Fox Woman at the Door
Why workplaces need space for the wild heart, too
Photo by Nathan Anderson on Unsplash
There’s an old tale I’m carrying… or perhaps it carries me… of a woman who is also a fox.
You’ll find her at the edge of things, not quite tame, not quite safe. Her eyes glint with a kind of wild knowing that some find intriguing… and others unsettling. Or strange.
In Siberian and northern European folklore, the Fox Woman often appears at dusk, at the threshold between light and dark, between this world and the otherworld. She might show up at a man’s cabin, barefoot in the snow. Or be glimpsed just beyond the edge of the firelight, watching… perhaps longing to enter the circle, but unsure how.
In some of these stories, she shapeshifts into a woman and does her very best to live among humans: to love, to contribute, to belong. But things rarely end well. Sooner or later, someone notices her fur. Her eyes. Her way of feeling too deeply or saying too much. And a door closes.
I’ve known that door. And so have many friends and colleagues over the years.
It doesn’t always slam. More often, it clicks quietly shut.
You know the moment: someone tears up in a meeting, and the room shifts. The awkward silence. The glance away.
Or the time a brave truth is spoken… not to stir up conflict, but to name something real, something everyone feels but no one has yet said. And it gets redirected. Reframed. Labelled as emotional. Or met with a well-meaning referral to take it somewhere else. Somewhere safer. Somewhere more appropriate.
We’ve been taught that it’s not professional, maybe not even safe, to show certain emotions in the workplace. We’ve learned how to stay in the lane of what’s acceptable, what’s comfortable, what’s containable.
What we haven’t always been taught is how to listen without fixing. How to hold space for tears without treating them as a problem.
As someone who took decades to learn how to cry more easily, I can tell you: I’m not asking for advice. I’m not falling apart. Mostly, I just want to be heard. Maybe you do too.
Maybe our tears aren’t only our own. Maybe they belong to all of us.
“There is sacredness in tears. They are not the mark of weakness, but of power…
messengers of overwhelming grief, of deep contrition, and of unspeakable love.”
— Washington Irving
I remember Bruce Anderson of the Core Gift Institute sharing that tears are a generational responsibility. He was taught by Malidoma Somé that within every family line, someone carries the tears. Not as a burden, but as a calling. To weep what others couldn’t. To release what was never spoken.
Perhaps this is true in our workplaces too.
The first time I truly felt I belonged in community was in my early forties. I was in a women’s circle, held in a space where I could cry my deepest grief… without fear, without anyone trying to fix me. Just presence.
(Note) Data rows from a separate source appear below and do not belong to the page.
Source: an optimization exercise on an open RTL-to-GDS flow (aim: small area, a short achievable clock period and few clock cycles). Production flows keep margins and buffers that such runs may drop. The RTL was checked by simulation tests, not by an equivalence proof against the original design. Power and IR drop assume default switching activity.

**flow/run.sh**
```bash
#!/bin/bash
# synth_recipe.tcl (not shown) runs the flow's synth.tcl, then flattens the netlist and writes it again
# the make line also repeats each setting of config.mk as NAME=value (left out here)
make -C /OpenROAD-flow-scripts/flow DESIGN_CONFIG=/design/flow/config.mk WORK_HOME=/design/flow/orfs CLKGATE_MAP_FILE= SYNTH_SCRIPT=/design/flow/synth_recipe.tcl finish
```
**flow/config.mk**
```make
export PLATFORM = sky130hd
export DESIGN_NAME = palettized_pixel_unpacker_unit
export DESIGN_NICKNAME = palettized_pixel_unpacker_unit
export VERILOG_FILES = /design/flow/design.v
export SDC_FILE = /design/flow/constraint.sdc
export NUM_CORES = 4
export LEC_CHECK = 0
export ABC_CLOCK_PERIOD_IN_PS = 3000
export CAP_MARGIN = 20
export CORE_MARGIN = 2
export CORE_UTILIZATION = 60
export CTS_CLUSTER_DIAMETER = 60
export CTS_CLUSTER_SIZE = 30
export PLACE_DENSITY = 0.7
export SETUP_SLACK_MARGIN = 5
export SLEW_MARGIN = 20
export SYNTH_MEMORY_MAX_BITS = 16384
```
**flow/constraint.sdc**
```tcl
create_clock -name core_clock -period 8.5 [get_ports {clk}]
set_input_delay 1.7000 -clock core_clock [delete_from_list [all_inputs] [get_ports {clk}]]
set_output_delay 1.7000 -clock core_clock [all_outputs]
set_load 0.01 [all_outputs]
```
**flow/design.v**
```verilog
package ppu_pkg;
	localparam int PALETTE_DEPTH_DEF = 256;
	localparam int MAX_WIDTH_DEF     = 4096;
	localparam int MAX_HEIGHT_DEF    = 4096;
	localparam int CFG_W   = 13;
	localparam int COORD_W = 12;
	localparam logic [1:0] OP_PALETTE = 2'd0;
	localparam logic [1:0] OP_DATA    = 2'd1;
	localparam logic [1:0] OP_RESTART = 2'd2;
	localparam logic [1:0] REG_DEPTH  = 2'd0;
	localparam logic [1:0] REG_WIDTH  = 2'd1;
	localparam logic [1:0] REG_HEIGHT = 2'd2;
	localparam logic [1:0] REG_STRIDE = 2'd3;
	localparam int RING_LB = 3;
	localparam int RING_N  = 1 << RING_LB;
	localparam int RINGS   = 256 >> RING_LB;
	localparam logic [1:0] BPP_1 = 2'd0;
	localparam logic [1:0] BPP_2 = 2'd1;
	localparam logic [1:0] BPP_4 = 2'd2;
	localparam logic [1:0] BPP_8 = 2'd3;
endpackage
import ppu_pkg::*;
module ppu_palette_ram #(
	parameter int NB = 6
) (
	input  logic         clk,
	input  logic         arst_n,
	input  logic         we,
	input  logic         rd_busy,
	input  logic [7:0]   waddr_a,   
	input  logic [7:0]   waddr_b,   
	input  logic         wsel,      
	input  logic [31:0]  wdata,
	output logic         w_ok,
	input  logic [7:0]   raddr,
	input  logic [RINGS-1:0]   rsel,
	output logic [RING_LB-1:0] t_nx,
	output logic [RING_N*32-1:0] p1,
	output logic         fwd_hit,
	output logic [31:0]  fwd_data
);
	logic [RING_LB-1:0] t;
	logic [31:0]        e [RINGS][RING_N];
	logic          b_valid [NB];
	logic          b_young [NB];
	logic [7:0]    b_slot  [NB];
	logic [31:0]   b_data  [NB];
	logic [7:0]    waddr;
	logic [NB-1:0] b_match;
	logic [NB-1:0] b_match_a;
	logic [NB-1:0] b_match_b;
	logic [NB-1:0] b_match_old;
	logic [NB-1:0] b_free;
	logic [NB-1:0] b_elig;
	logic [NB-1:0] b_drain;
	logic [NB-1:0] b_alloc;
	logic          any_match;
	logic          dr_en;
	logic [7:0]    dr_slot;
	logic [31:0]   dr_data;
	logic [RING_LB-1:0] t_next;
	logic          dq_valid;
	logic [7:0]    dq_slot;
	logic [31:0]   dq_data;
	assign t_next = t + RING_LB'(1);
	always_comb begin
		for (int j = 0; j < NB; j++) begin
			b_match_a[j]   = b_valid[j] && (b_slot[j] == waddr_a);
			b_match_b[j]   = b_valid[j] && (b_slot[j] == waddr_b);
			b_match[j]     = wsel ? b_match_b[j] : b_match_a[j];
			b_match_old[j] = b_match[j] && !b_young[j];
			b_free[j]      = !b_valid[j];
			b_elig[j]      = b_valid[j] && !b_young[j] && (b_slot[j][RING_LB-1:0] == t_next);
		end
	end
	assign waddr     = wsel ? waddr_b : waddr_a;
	assign any_match = |b_match;
	assign w_ok      = any_match ? !(rd_busy && |b_match_old) : |b_free;
	always_comb begin
		b_drain = '0;
		b_alloc = '0;
		for (int j = NB - 1; j >= 0; j--) begin
			if (b_elig[j]) begin
				b_drain = '0;
				b_drain[j] = 1'b1;
			end
			if (b_free[j]) begin
				b_alloc = '0;
				b_alloc[j] = 1'b1;
			end
		end
		if (!we || any_match) begin
			b_alloc = '0;
		end
	end
	always_comb begin
		dr_en   = |b_elig;
		dr_slot = '0;
		dr_data = '0;
		for (int j = 0; j < NB; j++) begin
			dr_slot = dr_slot | ({8{b_drain[j]}} & b_slot[j]);
			dr_data = dr_data | ({32{b_drain[j]}} & b_data[j]);
		end
	end
	always_ff @(posedge clk or negedge arst_n) begin
		if (!arst_n) begin
			t        <= '0;
			dq_valid <= 1'b0;
			for (int j = 0; j < NB; j++) begin
				b_valid[j] <= 1'b0;
				b_young[j] <= 1'b0;
			end
		end else begin
			t        <= t_next;
			dq_valid <= dr_en;
			for (int j = 0; j < NB; j++) begin
				if ((we && b_match[j]) || b_alloc[j]) begin
					b_valid[j] <= 1'b1;
					b_young[j] <= rd_busy;
				end else begin
					if (b_drain[j]) begin
						b_valid[j] <= 1'b0;   
					end
					if (!rd_busy) begin
						b_young[j] <= 1'b0;
					end
				end
			end
		end
	end
	always_ff @(posedge clk) begin
		dq_slot <= dr_slot;
		dq_data <= dr_data;
		for (int j = 0; j < NB; j++) begin
			if ((we && b_match[j]) || b_alloc[j]) begin
				b_slot[j] <= waddr;
				b_data[j] <= wdata;
			end
		end
	end
	for (genvar r = 0; r < RINGS; r++) begin : g_ring
		always_ff @(posedge clk) begin
			for (int k = 0; k < RING_N - 1; k++) begin
				e[r][k] <= e[r][k + 1];
			end
			e[r][RING_N-1] <= (dq_valid && dq_slot[7:RING_LB] == (8 - RING_LB)'(r))
				? dq_data : e[r][0];
		end
	end
	assign t_nx = t_next;
	always_comb begin
		p1 = '0;
		for (int k = 0; k < RING_N; k++) begin
			for (int r = 0; r < RINGS; r++) begin
				p1[k * 32 +: 32] = p1[k * 32 +: 32] | ({32{rsel[r]}} & e[r][k]);
			end
		end
	end
	always_comb begin
		fwd_hit  = dq_valid && dq_slot == raddr;
		fwd_data = dq_data;
		for (int j = 0; j < NB; j++) begin
			if (b_valid[j] && !b_young[j] && b_slot[j] == raddr) begin
				fwd_hit  = 1'b1;
				fwd_data = b_data[j];
			end
		end
	end
endmodule
import ppu_pkg::*;
module ppu_pixel_seq (
	input  logic               clk,
	input  logic               arst_n,
	input  logic               load_en,
	input  logic [7:0]         load_data,
	input  logic [1:0]         load_code,
	input  logic [COORD_W-1:0] load_x,
	input  logic [COORD_W-1:0] load_y,
	input  logic [2:0]         load_last_idx,
	input  logic               load_img_end,
	output logic               load_ok,
	output logic [7:0]         raddr,
	output logic [RINGS-1:0]   rsel,
	input  logic [RING_LB-1:0] t_nx,
	input  logic [RING_N*32-1:0] p1,
	input  logic               fwd_hit,
	input  logic [31:0]        fwd_data,
	output logic               out_valid,
	input  logic               out_stall,
	output logic [COORD_W-1:0] pixel_x,
	output logic [COORD_W-1:0] pixel_y,
	output logic [31:0]        pixel_color,
	output logic               last_of_byte,
	output logic               last_of_image
);
	localparam int PW = 2 * COORD_W + 34;   
	logic               s_valid;
	logic [7:0]         s_idx;
	logic [RINGS-1:0]   s_rsel;
	logic [RING_N-1:0]  s_ksel;
	logic [7:0]         s_data;
	logic [1:0]         s_code;
	logic [COORD_W-1:0] s_x;
	logic [COORD_W-1:0] s_y;
	logic [2:0]         s_cnt;
	logic               s_ie;
	logic               r1_valid;
	logic [RING_N*32-1:0] r1_p;
	logic [RING_N-1:0]  r1_ksel;
	logic [31:0]        r1_c;
	logic               r1_fh;
	logic [31:0]        r1_fd;
	logic [COORD_W-1:0] r1_x;
	logic [COORD_W-1:0] r1_y;
	logic               r1_lob;
	logic               r1_loi;
	logic [PW-1:0] ent [3];
	logic [1:0]    hd;       
	logic [1:0]    cnt;      
	logic [1:0]    tl;       
	logic [1:0]    hd_nx;
	logic [1:0]    cnt_nx;
	logic [PW-1:0] port_q;
	logic       issue;
	logic       s_last;
	logic       consume;
	logic [7:0] ld_idx;
	logic [7:0] ld_rest;
	logic [7:0] nx_idx;
	logic [7:0] nx_rest;
	logic [RINGS-1:0]  ld_rsel;
	logic [RINGS-1:0]  nx_rsel;
	logic [RING_N-1:0] ld_ksel;
	logic [RING_N-1:0] nx_ksel;
	logic [31:0] color_new;
	logic [PW-1:0] pix_new;
	always_comb begin
		unique case (load_code)
			BPP_1: begin
				ld_idx  = {7'd0, load_data[7]};
				ld_rest = {load_data[6:0], 1'b0};
			end
			BPP_2: begin
				ld_idx  = {6'd0, load_data[7:6]};
				ld_rest = {load_data[5:0], 2'b0};
			end
			BPP_4: begin
				ld_idx  = {4'd0, load_data[7:4]};
				ld_rest = {load_data[3:0], 4'b0};
			end
			default: begin
				ld_idx  = load_data;
				ld_rest = 8'd0;
			end
		endcase
	end
	always_comb begin
		unique case (s_code)
			BPP_1: begin
				nx_idx  = {7'd0, s_data[7]};
				nx_rest = {s_data[6:0], 1'b0};
			end
			BPP_2: begin
				nx_idx  = {6'd0, s_data[7:6]};
				nx_rest = {s_data[5:0], 2'b0};
			end
			BPP_4: begin
				nx_idx  = {4'd0, s_data[7:4]};
				nx_rest = {s_data[3:0], 4'b0};
			end
			default: begin
				nx_idx  = s_data;
				nx_rest = 8'd0;
			end
		endcase
	end
	assign ld_rsel = RINGS'(1) << ld_idx[7:RING_LB];
	assign nx_rsel = RINGS'(1) << nx_idx[7:RING_LB];
	assign ld_ksel = RING_N'(1) << RING_LB'(ld_idx[RING_LB-1:0] - t_nx);
	assign nx_ksel = RING_N'(1) << RING_LB'(nx_idx[RING_LB-1:0] - t_nx);
	assign issue   = s_valid && ({1'b0, r1_valid} + {1'b0, cnt} <= 3'd2);
	assign s_last  = (s_cnt == 3'd0);
	assign load_ok = !s_valid || (s_last && issue);
	assign raddr   = s_idx;
	assign rsel    = s_rsel;
	always_ff @(posedge clk or negedge arst_n) begin
		if (!arst_n) begin
			s_valid <= 1'b0;
		end else if (load_en) begin
			s_valid <= 1'b1;
		end else if (issue && s_last) begin
			s_valid <= 1'b0;
		end
	end
	always_ff @(posedge clk) begin
		if (load_en) begin
			s_idx  <= ld_idx;
			s_rsel <= ld_rsel;
			s_ksel <= ld_ksel;
			s_data <= ld_rest;
			s_code <= load_code;
			s_x    <= load_x;
			s_y    <= load_y;
			s_cnt  <= load_last_idx;
			s_ie   <= load_img_end;
		end else if (issue) begin
			s_idx  <= nx_idx;
			s_rsel <= nx_rsel;
			s_ksel <= nx_ksel;
			s_data <= nx_rest;
			s_x    <= s_x + COORD_W'(1);
			s_cnt  <= s_cnt - 3'd1;
		end else begin
			s_ksel <= {s_ksel[0], s_ksel[RING_N-1:1]};
		end
	end
	always_ff @(posedge clk or negedge arst_n) begin
		if (!arst_n) begin
			r1_valid <= 1'b0;
		end else begin
			r1_valid <= issue;
		end
	end
	always_ff @(posedge clk) begin
		r1_p    <= p1;
		r1_ksel <= s_ksel;
		r1_fh  <= fwd_hit;
		r1_fd  <= fwd_data;
		r1_x   <= s_x;
		r1_y   <= s_y;
		r1_lob <= s_last;
		r1_loi <= s_last && s_ie;
	end
	always_comb begin
		r1_c = '0;
		for (int k = 0; k < RING_N; k++) begin
			r1_c = r1_c | ({32{r1_ksel[k]}} & r1_p[k * 32 +: 32]);
		end
	end
	assign color_new = r1_fh ? r1_fd : r1_c;
	assign pix_new   = {r1_x, r1_y, color_new, r1_lob, r1_loi};
	assign consume   = out_valid && !out_stall;
	assign {pixel_x, pixel_y, pixel_color, last_of_byte, last_of_image} = port_q;
	always_comb begin
		unique case ({1'b0, hd} + {1'b0, cnt})
			3'd0, 3'd3: tl = 2'd0;
			3'd1, 3'd4: tl = 2'd1;
			default:    tl = 2'd2;
		endcase
		if (consume) begin
			hd_nx = (hd == 2'd2) ? 2'd0 : hd + 2'd1;
		end else begin
			hd_nx = hd;
		end
		cnt_nx = cnt + {1'b0, r1_valid} - {1'b0, consume};
	end
	always_ff @(posedge clk or negedge arst_n) begin
		if (!arst_n) begin
			hd        <= 2'd0;
			cnt       <= 2'd0;
			out_valid <= 1'b0;
		end else begin
			hd        <= hd_nx;
			cnt       <= cnt_nx;
			out_valid <= (cnt_nx != 2'd0);
		end
	end
	always_ff @(posedge clk) begin
		for (int i = 0; i < 3; i++) begin
			if (r1_valid && tl == 2'(i)) begin
				ent[i] <= pix_new;
			end
		end
		if (cnt == {1'b0, consume}) begin
			port_q <= pix_new;
		end else begin
			unique case (hd_nx)
				2'd0:    port_q <= ent[0];
				2'd1:    port_q <= ent[1];
				default: port_q <= ent[2];
			endcase
		end
	end
endmodule
import ppu_pkg::*;
module palettized_pixel_unpacker_unit
#(
	parameter int PALETTE_DEPTH = PALETTE_DEPTH_DEF,
	parameter int MAX_WIDTH     = MAX_WIDTH_DEF,
	parameter int MAX_HEIGHT    = MAX_HEIGHT_DEF
) (
	input  logic               clk,
	input  logic               arst_n,
	input  logic               cfg_valid,
	output logic               cfg_ready,
	input  logic [1:0]         cfg_index,
	input  logic [CFG_W-1:0]   cfg_data,
	input  logic               in_valid,
	output logic               in_stall,
	input  logic [1:0]         operation,
	input  logic [7:0]         palette_slot,
	input  logic [31:0]        palette_color,
	input  logic [7:0]         data_byte,
	output logic               out_valid,
	input  logic               out_stall,
	output logic [COORD_W-1:0] pixel_x,
	output logic [COORD_W-1:0] pixel_y,
	output logic [31:0]        pixel_color,
	output logic               last_of_byte,
	output logic               last_of_image
);
	logic [1:0]  depth_q;
	logic [3:0]  pb_q;       
	logic [12:0] widthc_q;   
	logic [11:0] hm1_q;      
	logic [12:0] sm1_q;      
	logic [12:0] cfg_clamp;
	assign cfg_clamp = (cfg_data == 13'd0) ? 13'd1
		: (cfg_data > 13'd4096) ? 13'd4096 : cfg_data;
	assign cfg_ready = 1'b1;
	always_ff @(posedge clk or negedge arst_n) begin
		if (!arst_n) begin
			depth_q  <= BPP_8;
			pb_q     <= 4'd1;
			widthc_q <= 13'd1;
			hm1_q    <= 12'd0;
			sm1_q    <= 13'd3;
		end else if (cfg_valid) begin
			unique case (cfg_index)
				REG_DEPTH: begin
					depth_q <= cfg_data[1:0];
					pb_q    <= 4'd8 >> cfg_data[1:0];
				end
				REG_WIDTH:  widthc_q <= cfg_clamp;
				REG_HEIGHT: hm1_q    <= 12'(cfg_clamp - 13'd1);
				REG_STRIDE: sm1_q    <= (cfg_data == 13'd0) ? 13'd0 : cfg_data - 13'd1;
				default: ;
			endcase
		end
	end
	logic [1:0]  f_op    [2];
	logic [7:0]  f_slot  [2];
	logic [31:0] f_color [2];
	logic [7:0]  f_byte  [2];
	logic        wp;
	logic        rp;
	logic [1:0]  cnt;
	logic        full_q;
	logic        accept;
	logic        pop;
	logic [1:0]  cnt_next;
	assign in_stall = full_q;
	assign accept   = in_valid && !full_q;
	assign cnt_next = cnt + {1'b0, accept} - {1'b0, pop};
	for (genvar k = 0; k < 2; k++) begin : g_q
		always_ff @(posedge clk) begin
			if (!full_q && wp == 1'(k)) begin
				f_op[k]    <= operation;
				f_slot[k]  <= palette_slot;
				f_color[k] <= palette_color;
				f_byte[k]  <= data_byte;
			end
		end
	end
	always_ff @(posedge clk or negedge arst_n) begin
		if (!arst_n) begin
			wp     <= 1'b0;
			rp     <= 1'b0;
			cnt    <= 2'd0;
			full_q <= 1'b0;
		end else begin
			wp     <= wp ^ accept;
			rp     <= rp ^ pop;
			cnt    <= cnt_next;
			full_q <= (cnt_next == 2'd2);
		end
	end
	logic        hv;
	logic [1:0]  h_op;
	logic [31:0] h_color;
	logic [7:0]  h_byte;
	assign hv      = (cnt != 2'd0);
	assign h_op    = f_op[rp];
	assign h_color = f_color[rp];
	assign h_byte  = f_byte[rp];
	logic [12:0] col_q;
	logic [12:0] rem_q;
	logic [11:0] row_q;
	logic [13:0] bir_q;
	logic        pad;
	logic        le;
	logic [3:0]  n;
	logic        last_row;
	logic        hit;
	logic        row_end;
	logic        img_end;
	logic        seq_ok;
	logic        load_en;
	logic        pal_we;
	assign pad      = (rem_q == 13'd0);
	assign le       = (rem_q <= {9'd0, pb_q});
	assign n        = le ? rem_q[3:0] : pb_q;
	assign last_row = (row_q >= hm1_q);
	assign hit      = (bir_q >= {1'b0, sm1_q});
	assign row_end  = (pad || le) && hit;
	assign img_end  = last_row && le;
	always_comb begin
		pop     = 1'b0;
		load_en = 1'b0;
		pal_we  = 1'b0;
		if (hv) begin
			unique case (h_op)
				OP_PALETTE: begin
					pop    = w_ok;
					pal_we = w_ok;
				end
				OP_DATA: begin
					pop     = pad || seq_ok;
					load_en = !pad && seq_ok;
				end
				default: pop = 1'b1;
			endcase
		end
	end
	always_ff @(posedge clk or negedge arst_n) begin
		if (!arst_n) begin
			col_q <= '0;
			rem_q <= 13'd1;
			row_q <= '0;
			bir_q <= '0;
		end else if (pop && h_op == OP_RESTART) begin
			col_q <= '0;
			rem_q <= widthc_q;
			row_q <= '0;
			bir_q <= '0;
		end else if (pop && h_op == OP_DATA) begin
			if (row_end) begin
				col_q <= '0;
				rem_q <= widthc_q;
				bir_q <= '0;
				row_q <= last_row ? 12'd0 : row_q + 12'd1;
			end else begin
				bir_q <= bir_q + 14'd1;
				if (!pad) begin
					col_q <= le ? widthc_q : col_q + {9'd0, pb_q};
					rem_q <= le ? 13'd0 : rem_q - {9'd0, pb_q};
				end
			end
		end else begin
			rem_q <= (widthc_q > col_q) ? widthc_q - col_q : 13'd0;
		end
	end
	logic [7:0]   raddr;
	logic [RINGS-1:0]   rsel;
	logic [RING_LB-1:0] t_nx;
	logic [RING_N*32-1:0] p1;
	logic         fwd_hit;
	logic [31:0]  fwd_data;
	logic         w_ok;
	ppu_palette_ram u_ram (
		.clk      (clk),
		.arst_n   (arst_n),
		.we       (pal_we),
		.rd_busy  (!seq_ok),
		.waddr_a  (f_slot[0]),
		.waddr_b  (f_slot[1]),
		.wsel     (rp),
		.wdata    (h_color),
		.w_ok     (w_ok),
		.raddr    (raddr),
		.rsel     (rsel),
		.t_nx     (t_nx),
		.p1       (p1),
		.fwd_hit  (fwd_hit),
		.fwd_data (fwd_data)
	);
	ppu_pixel_seq u_seq (
		.clk           (clk),
		.arst_n        (arst_n),
		.load_en       (load_en),
		.load_data     (h_byte),
		.load_code     (depth_q),
		.load_x        (col_q[11:0]),
		.load_y        (row_q),
		.load_last_idx (3'(n - 4'd1)),
		.load_img_end  (img_end),
		.load_ok       (seq_ok),
		.raddr         (raddr),
		.rsel          (rsel),
		.t_nx          (t_nx),
		.p1            (p1),
		.fwd_hit       (fwd_hit),
		.fwd_data      (fwd_data),
		.out_valid     (out_valid),
		.out_stall     (out_stall),
		.pixel_x       (pixel_x),
		.pixel_y       (pixel_y),
		.pixel_color   (pixel_color),
		.last_of_byte  (last_of_byte),
		.last_of_image (last_of_image)
	);
endmodule
```
==> results of run 1 <==
power by group:
| part | total [uW] | internal, uW | leakage (uW) | switching (uW) |
|---|---|---|---|---|
| sequential | 49200 | 47100 | 0.0766 | 2080 |
| combinational | 20400 | 3730 | 0.0267 | 16700 |
| clock | 29000 | 13600 | 0.00887 | 15500 |
| total | 98600 | 64400 | 0.112 | 34200 |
Just witnessing.
Since then, I’ve tried to welcome tears in workshops, in family, in friendships. And yet, I still don’t always feel my own tears are welcome. There’s a subtle difference between being kind and being comfortable with emotion. And it matters.
There’s much to weep for in our modern world. And tears can be a healthy form of recognition, of the pain of separation from nature, from each other, from ourselves.
During a workshop with Bruce Anderson, I once wrote:
I am your tears.
It’s time to welcome me, invite me,
Let me fall.
Tears are sacred. They are real and necessary.
Don’t be afraid you’ll fall apart.
I only wash away what is no longer needed.
I never erase what is essential.
I am your river home.
Sometimes, tears are not a crisis. They are a doorway. A sign that something matters deeply.
We speak often of belonging these days — in our teams, our organisations, our communities. But I wonder: what parts of ourselves are we being asked to leave at the door in order to belong?
The Fox Woman reminds me that there’s a kind of wisdom that doesn’t come through books or learning. It comes through the body. Through the heart. Through staying close to what hurts and what matters.
And maybe… just maybe… we need to make space for that kind of wisdom.
Not just in therapy rooms, but in places where decisions are made. In meetings. In circles of care. In everyday workplaces that genuinely want to honour the whole person.
Because there are people sitting quietly right now, in your team, your office, your community, who carry gifts they don’t yet know how to bring. Not because they’re unwilling, but because they’re waiting to see if it’s safe.
I don’t have answers. But I have questions I’m learning to live with.
What if tears don’t mean crisis?
What if not knowing is welcomed?
What if people don’t have to shapeshift to belong?
I want to live and work in a world where the Fox Woman doesn’t have to hide.
Where she can stretch her limbs beside the fire, speak in her own voice, and be met with something other than fear.
Where we all can.
Photo by Dušan veverkolog on Unsplash




I am Fox women and I don't hide, I shoot for the stars and light up the skies, there are many more Fox women stories to be told, to be sung, to be banged on a drum. We are the ones who have come to be the ones that show, that shine that hum the way.